Soon after the omicron emerged, notable companies such as Moderna (NSDQ:MRNA), Pfizer (NYSE:PFE) and its partner BioNTech (NSDQ:BNTX) announced efforts to develop a booster specific to the variant.
But several pharmaceutical companies are developing custom versions of COVID-19 vaccines for the variant or testing the efficacy of existing vaccines against omicron.
In October, the Moscow-based Institute of Human Stem Cells announced its plans to test the efficacy of its Betuvax-CoV-2 vaccine against omicron and create a new version of the vaccine if needed.

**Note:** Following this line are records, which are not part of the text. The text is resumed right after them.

==> design.v <==
module mux_16to1_1bit (
    input  wire i_in0,  i_in1,  i_in2,  i_in3,     
    input  wire i_in4,  i_in5,  i_in6,  i_in7,     
    input  wire i_in8,  i_in9,  i_in10, i_in11,    
    input  wire i_in12, i_in13, i_in14, i_in15,    
    input  wire [3:0]  i_sel,                      
    output wire        o_out                        
);
    assign o_out = (~i_sel[3] & ~i_sel[2] & ~i_sel[1] & ~i_sel[0] & i_in0)  |   
                   (~i_sel[3] & ~i_sel[2] & ~i_sel[1] &  i_sel[0] & i_in1)  |   
                   (~i_sel[3] & ~i_sel[2] &  i_sel[1] & ~i_sel[0] & i_in2)  |   
                   (~i_sel[3] & ~i_sel[2] &  i_sel[1] &  i_sel[0] & i_in3)  |   
                   (~i_sel[3] &  i_sel[2] & ~i_sel[1] & ~i_sel[0] & i_in4)  |   
                   (~i_sel[3] &  i_sel[2] & ~i_sel[1] &  i_sel[0] & i_in5)  |   
                   (~i_sel[3] &  i_sel[2] &  i_sel[1] & ~i_sel[0] & i_in6)  |   
                   (~i_sel[3] &  i_sel[2] &  i_sel[1] &  i_sel[0] & i_in7)  |   
                   ( i_sel[3] & ~i_sel[2] & ~i_sel[1] & ~i_sel[0] & i_in8)  |   
                   ( i_sel[3] & ~i_sel[2] & ~i_sel[1] &  i_sel[0] & i_in9)  |   
                   ( i_sel[3] & ~i_sel[2] &  i_sel[1] & ~i_sel[0] & i_in10) |   
                   ( i_sel[3] & ~i_sel[2] &  i_sel[1] &  i_sel[0] & i_in11) |   
                   ( i_sel[3] &  i_sel[2] & ~i_sel[1] & ~i_sel[0] & i_in12) |   
                   ( i_sel[3] &  i_sel[2] & ~i_sel[1] &  i_sel[0] & i_in13) |   
                   ( i_sel[3] &  i_sel[2] &  i_sel[1] & ~i_sel[0] & i_in14) |   
                   ( i_sel[3] &  i_sel[2] &  i_sel[1] &  i_sel[0] & i_in15);    
endmodule
module mux_16to1_32bit (
	input  wire [31:0] i_in0,  i_in1,  i_in2,  i_in3,
	input  wire [31:0] i_in4,  i_in5,  i_in6,  i_in7,
	input  wire [31:0] i_in8,  i_in9,  i_in10, i_in11,
	input  wire [31:0] i_in12, i_in13, i_in14, i_in15,
	input  wire [3:0]  i_sel,            
	output wire [31:0] o_out             
);
	genvar i;
	generate
		for (i = 0; i < 32; i = i + 1) begin: mux_array
			mux_16to1_1bit mux (
				.i_in0(i_in0[i]),  .i_in1(i_in1[i]),  .i_in2(i_in2[i]),  .i_in3(i_in3[i]),
				.i_in4(i_in4[i]),  .i_in5(i_in5[i]),  .i_in6(i_in6[i]),  .i_in7(i_in7[i]),
				.i_in8(i_in8[i]),  .i_in9(i_in9[i]),  .i_in10(i_in10[i]), .i_in11(i_in11[i]),
				.i_in12(i_in12[i]), .i_in13(i_in13[i]), .i_in14(i_in14[i]), .i_in15(i_in15[i]),
				.i_sel(i_sel),
				.o_out(o_out[i])
			);
		end
	endgenerate
endmodule
module mux_2to1_1bit (
	input  wire i_in0,    
	input  wire i_in1,    
	input  wire i_sel,    
	output wire o_out     
);
	assign o_out = 	(~i_sel & i_in0) |  
					( i_sel & i_in1);   
endmodule
module mux_2to1_32bit (
	input  wire [31:0] i_in0,    
	input  wire [31:0] i_in1,    
	input  wire        i_sel,    
	output wire [31:0] o_out     
);
	genvar i;
	generate
		for(i=0; i < 32; i = i +1) begin: mux_array
           		 mux_2to1_1bit mux (
                		.i_in0(i_in0[i]),
                		.i_in1(i_in1[i]),
                		.i_sel(i_sel),
                		.o_out(o_out[i])
            		);
		end
	endgenerate
endmodule
module and_32bit(
    input wire  [31:0] i_a,        
    input wire  [31:0] i_b,        
    output wire [31:0] o_out       
);
    assign o_out = i_a & i_b;          
endmodule
module full_adder_1bit (
	input  wire i_a, 	 
	input  wire i_b, 	 
	input  wire i_carry,	 
	output wire o_sum,	 
	output wire o_carry	 
);
	wire w_xor_ab = i_a ^ i_b;
	assign o_sum 	= w_xor_ab ^ i_carry;
	assign o_carry 	= (i_a & i_b) | (i_carry & w_xor_ab);
endmodule
module full_adder_32bit (
	input  wire [31:0] 	i_a, 		 
	input  wire [31:0] 	i_b, 		 
	input  wire 		i_carry,	 
	output wire [31:0] 	o_sum,		 
	output wire 		o_carry		 
);
	wire [30:0] w_carry_chain;
	genvar i;
	generate
		for(i = 0; i < 32; i = i + 1) begin: serial_adder
			if(i == 0) begin
				full_adder_1bit adder (
					.i_a(i_a[i]), 
					.i_b(i_b[i]), 
					.i_carry(i_carry), 
					.o_sum(o_sum[i]), 
					.o_carry(w_carry_chain[i])
				);
			end else 
			if(i == 31) begin
				full_adder_1bit adder (
					.i_a(i_a[i]), 
					.i_b(i_b[i]), 
					.i_carry(w_carry_chain[i-1]), 
					.o_sum(o_sum[i]), 
					.o_carry(o_carry)
				);
			end else begin
				full_adder_1bit adder (
					.i_a(i_a[i]), 
					.i_b(i_b[i]), 
					.i_carry(w_carry_chain[i-1]), 
					.o_sum(o_sum[i]), 
					.o_carry(w_carry_chain[i])
				);
			end
		end
	endgenerate
endmodule
module or_32bit(
    input wire  [31:0] i_a,        
    input wire  [31:0] i_b,        
    output wire [31:0] o_out       
);
    assign o_out = i_a | i_b;          
endmodule
module sll_32bit (
   	input  wire [31:0] i_a,      
    input  wire [4:0]  i_b,      
    output wire [31:0] o_out     
);
    wire [31:0] w_mux1_out, w_mux2_out, w_mux3_out, w_mux4_out;
	mux_2to1_32bit mux_1 (.i_in0(i_a),        .i_in1({i_a[30:0], 		 1'b0}), .i_sel(i_b[0]), .o_out(w_mux1_out));  
    mux_2to1_32bit mux_2 (.i_in0(w_mux1_out), .i_in1({w_mux1_out[29:0],  2'b0}), .i_sel(i_b[1]), .o_out(w_mux2_out));  
    mux_2to1_32bit mux_3 (.i_in0(w_mux2_out), .i_in1({w_mux2_out[27:0],  4'b0}), .i_sel(i_b[2]), .o_out(w_mux3_out));  
    mux_2to1_32bit mux_4 (.i_in0(w_mux3_out), .i_in1({w_mux3_out[23:0],  8'b0}), .i_sel(i_b[3]), .o_out(w_mux4_out));  
    mux_2to1_32bit mux_5 (.i_in0(w_mux4_out), .i_in1({w_mux4_out[15:0], 16'b0}), .i_sel(i_b[4]), .o_out(o_out));       
endmodule
module slt_32bit (
	input wire [31:0] i_a, 	 
	input wire [31:0] i_b, 	 
	output wire 	  o_out	 
);
	wire [31:0] 	w_sub_out; 	 
	wire 		w_sign_compare;	 
	full_adder_32bit sub (
		.i_a(i_a),
		.i_b(~i_b),
		.i_carry(1'b1),
		.o_sum(w_sub_out),
		.o_carry()
	);
    assign w_sign_compare = i_a[31] ^ i_b[31];
	assign o_out = (w_sign_compare &  i_a[31]) | (~w_sign_compare & w_sub_out[31]);
endmodule
module sltu_32bit (
	input  wire [31:0] i_a,     
	input  wire [31:0] i_b,     
	output wire        o_out    
);
	wire w_carry_out;  
	full_adder_32bit sub (
		.i_a(i_a),
		.i_b(~i_b),
		.i_carry(1'b1),
		.o_sum(),
		.o_carry(w_carry_out)
	);
	assign o_out = ~w_carry_out;
endmodule
module sra_32bit (
    input  wire [31:0] i_a,      
    input  wire [4:0]  i_b,      
    output wire [31:0] o_out     
);
    wire [31:0] w_mux1_out, w_mux2_out, w_mux3_out, w_mux4_out;
    mux_2to1_32bit mux_1 (.i_in0(i_a),        .i_in1({i_a[31],        		i_a[31:1]}),        .i_sel(i_b[0]), .o_out(w_mux1_out));    
    mux_2to1_32bit mux_2 (.i_in0(w_mux1_out), .i_in1({{2{w_mux1_out[31]}}, 	w_mux1_out[31:2]}), .i_sel(i_b[1]), .o_out(w_mux2_out));    
    mux_2to1_32bit mux_3 (.i_in0(w_mux2_out), .i_in1({{4{w_mux2_out[31]}}, 	w_mux2_out[31:4]}), .i_sel(i_b[2]), .o_out(w_mux3_out));    
    mux_2to1_32bit mux_4 (.i_in0(w_mux3_out), .i_in1({{8{w_mux3_out[31]}}, 	w_mux3_out[31:8]}), .i_sel(i_b[3]), .o_out(w_mux4_out));    
    mux_2to1_32bit mux_5 (.i_in0(w_mux4_out), .i_in1({{16{w_mux4_out[31]}}, w_mux4_out[31:16]}),.i_sel(i_b[4]), .o_out(o_out));         
endmodule
module srl_32bit (
    input  wire [31:0] i_a,      
    input  wire [4:0]  i_b,      
    output wire [31:0] o_out     
);
    wire [31:0] w_mux1_out, w_mux2_out, w_mux3_out, w_mux4_out;
    mux_2to1_32bit mux_1 (.i_in0(i_a),        .i_in1({1'b0, i_a[31:1]}),        .i_sel(i_b[0]), .o_out(w_mux1_out));   
    mux_2to1_32bit mux_2 (.i_in0(w_mux1_out), .i_in1({2'b0, w_mux1_out[31:2]}), .i_sel(i_b[1]), .o_out(w_mux2_out));   
    mux_2to1_32bit mux_3 (.i_in0(w_mux2_out), .i_in1({4'b0, w_mux2_out[31:4]}), .i_sel(i_b[2]), .o_out(w_mux3_out));   
    mux_2to1_32bit mux_4 (.i_in0(w_mux3_out), .i_in1({8'b0, w_mux3_out[31:8]}), .i_sel(i_b[3]), .o_out(w_mux4_out));   
    mux_2to1_32bit mux_5 (.i_in0(w_mux4_out), .i_in1({16'b0,w_mux4_out[31:16]}),.i_sel(i_b[4]), .o_out(o_out));        
endmodule
module xor_32bit(
    input wire  [31:0] i_a,      
    input wire  [31:0] i_b,      
    output wire [31:0] o_out     
);
    assign o_out = i_a ^ i_b;   
endmodule
module alu (
	input  wire [31:0] i_op_a, 		 
	input  wire [31:0] i_op_b, 		 
	input  wire [3:0]  i_alu_op, 	 
	output wire [31:0] o_alu_data 	 
);
	wire  [31:0]	w_add_result, w_sub_result;
	wire			w_slt_result_1bit, w_sltu_result_1bit;
	wire  [31:0] 	w_slt_result, w_sltu_result;
	wire  [31:0] 	w_xor_result, w_or_result, w_and_result;
	wire  [31:0] 	w_sll_result, w_srl_result, w_sra_result;
	full_adder_32bit add(
		.i_a(i_op_a),
		.i_b(i_op_b),
		.i_carry(1'b0),
		.o_sum(w_add_result),
		.o_carry()
	);
	full_adder_32bit sub(
		.i_a(i_op_a),
		.i_b(~i_op_b),
		.i_carry(1'b1),
		.o_sum(w_sub_result),
		.o_carry()
	);
	slt_32bit slt_32bit(
		.i_a(i_op_a),
		.i_b(i_op_b),
		.o_out(w_slt_result_1bit)
	);
	assign w_slt_result = {31'b0, w_slt_result_1bit};
	sltu_32bit 	sltu_32bit(
		.i_a(i_op_a),
		.i_b(i_op_b),
		.o_out(w_sltu_result_1bit)
	);
	assign w_sltu_result = {31'b0, w_sltu_result_1bit};
	xor_32bit xor_32bit (
		.i_a(i_op_a), 
		.i_b(i_op_b), 
		.o_out(w_xor_result)
	);
	or_32bit or_32bit (
		.i_a(i_op_a), 
		.i_b(i_op_b), 
		.o_out(w_or_result)
	);
	and_32bit and_32bit (
		.i_a(i_op_a), 
		.i_b(i_op_b), 
		.o_out(w_and_result)
	);
	sll_32bit sll_32bit (
		.i_a(i_op_a), 
		.i_b(i_op_b[4:0]), 
		.o_out(w_sll_result)
	);
	srl_32bit srl_32bit (
		.i_a(i_op_a),
		.i_b(i_op_b[4:0]),
		.o_out(w_srl_result)
	);
	sra_32bit sra_32bit(
		.i_a(i_op_a),
		.i_b(i_op_b[4:0]),
		.o_out(w_sra_result)
	);
	mux_16to1_32bit mux_16to1(  
		.i_in0(w_add_result), 	 
		.i_in1(w_sll_result), 	 
		.i_in2(w_slt_result), 	 
		.i_in3(w_sltu_result),	 
		.i_in4(w_xor_result), 	 
		.i_in5(w_srl_result),  	 
		.i_in6(w_or_result), 	 
		.i_in7(w_and_result), 	 
		.i_in8(w_sub_result), 	 
		.i_in9(32'b0), 			 
		.i_in10(32'b0),			 
		.i_in11(32'b0),			 
		.i_in12(32'b0),			 
		.i_in13(w_sra_result),	 
		.i_in14(32'b0), 		 
		.i_in15(i_op_b),  		 
		.i_sel(i_alu_op), 
		.o_out(o_alu_data)
	);
endmodule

Inovio (NSDQ:INO) announced in late November 2021 that it would conduct tests of its DNA vaccine candidates INO-4800 and INO-4802 against omicron and that it had begun preclinical development of an omicron-specific vaccine.
Valneva (NSDQ:VALN) is also testing the ability of its VLA2001 to protect against omicron.
Other companies conducting similar research include Oravax with its oral virus-like particle (VLP) vaccine candidate, Daiichi Sankyo with its DS-5670 vaccine and KM Biologics with the inactivated virus vaccine KD-414.
Early data suggest that the omicron variant can elude vaccine-induced immunity, although boosters help ramp up protection.
At present, it is unclear whether omicron-specific boosters will be necessary.
Data from the UK suggests that booster protection against omicron drops significantly in as little as 10 weeks.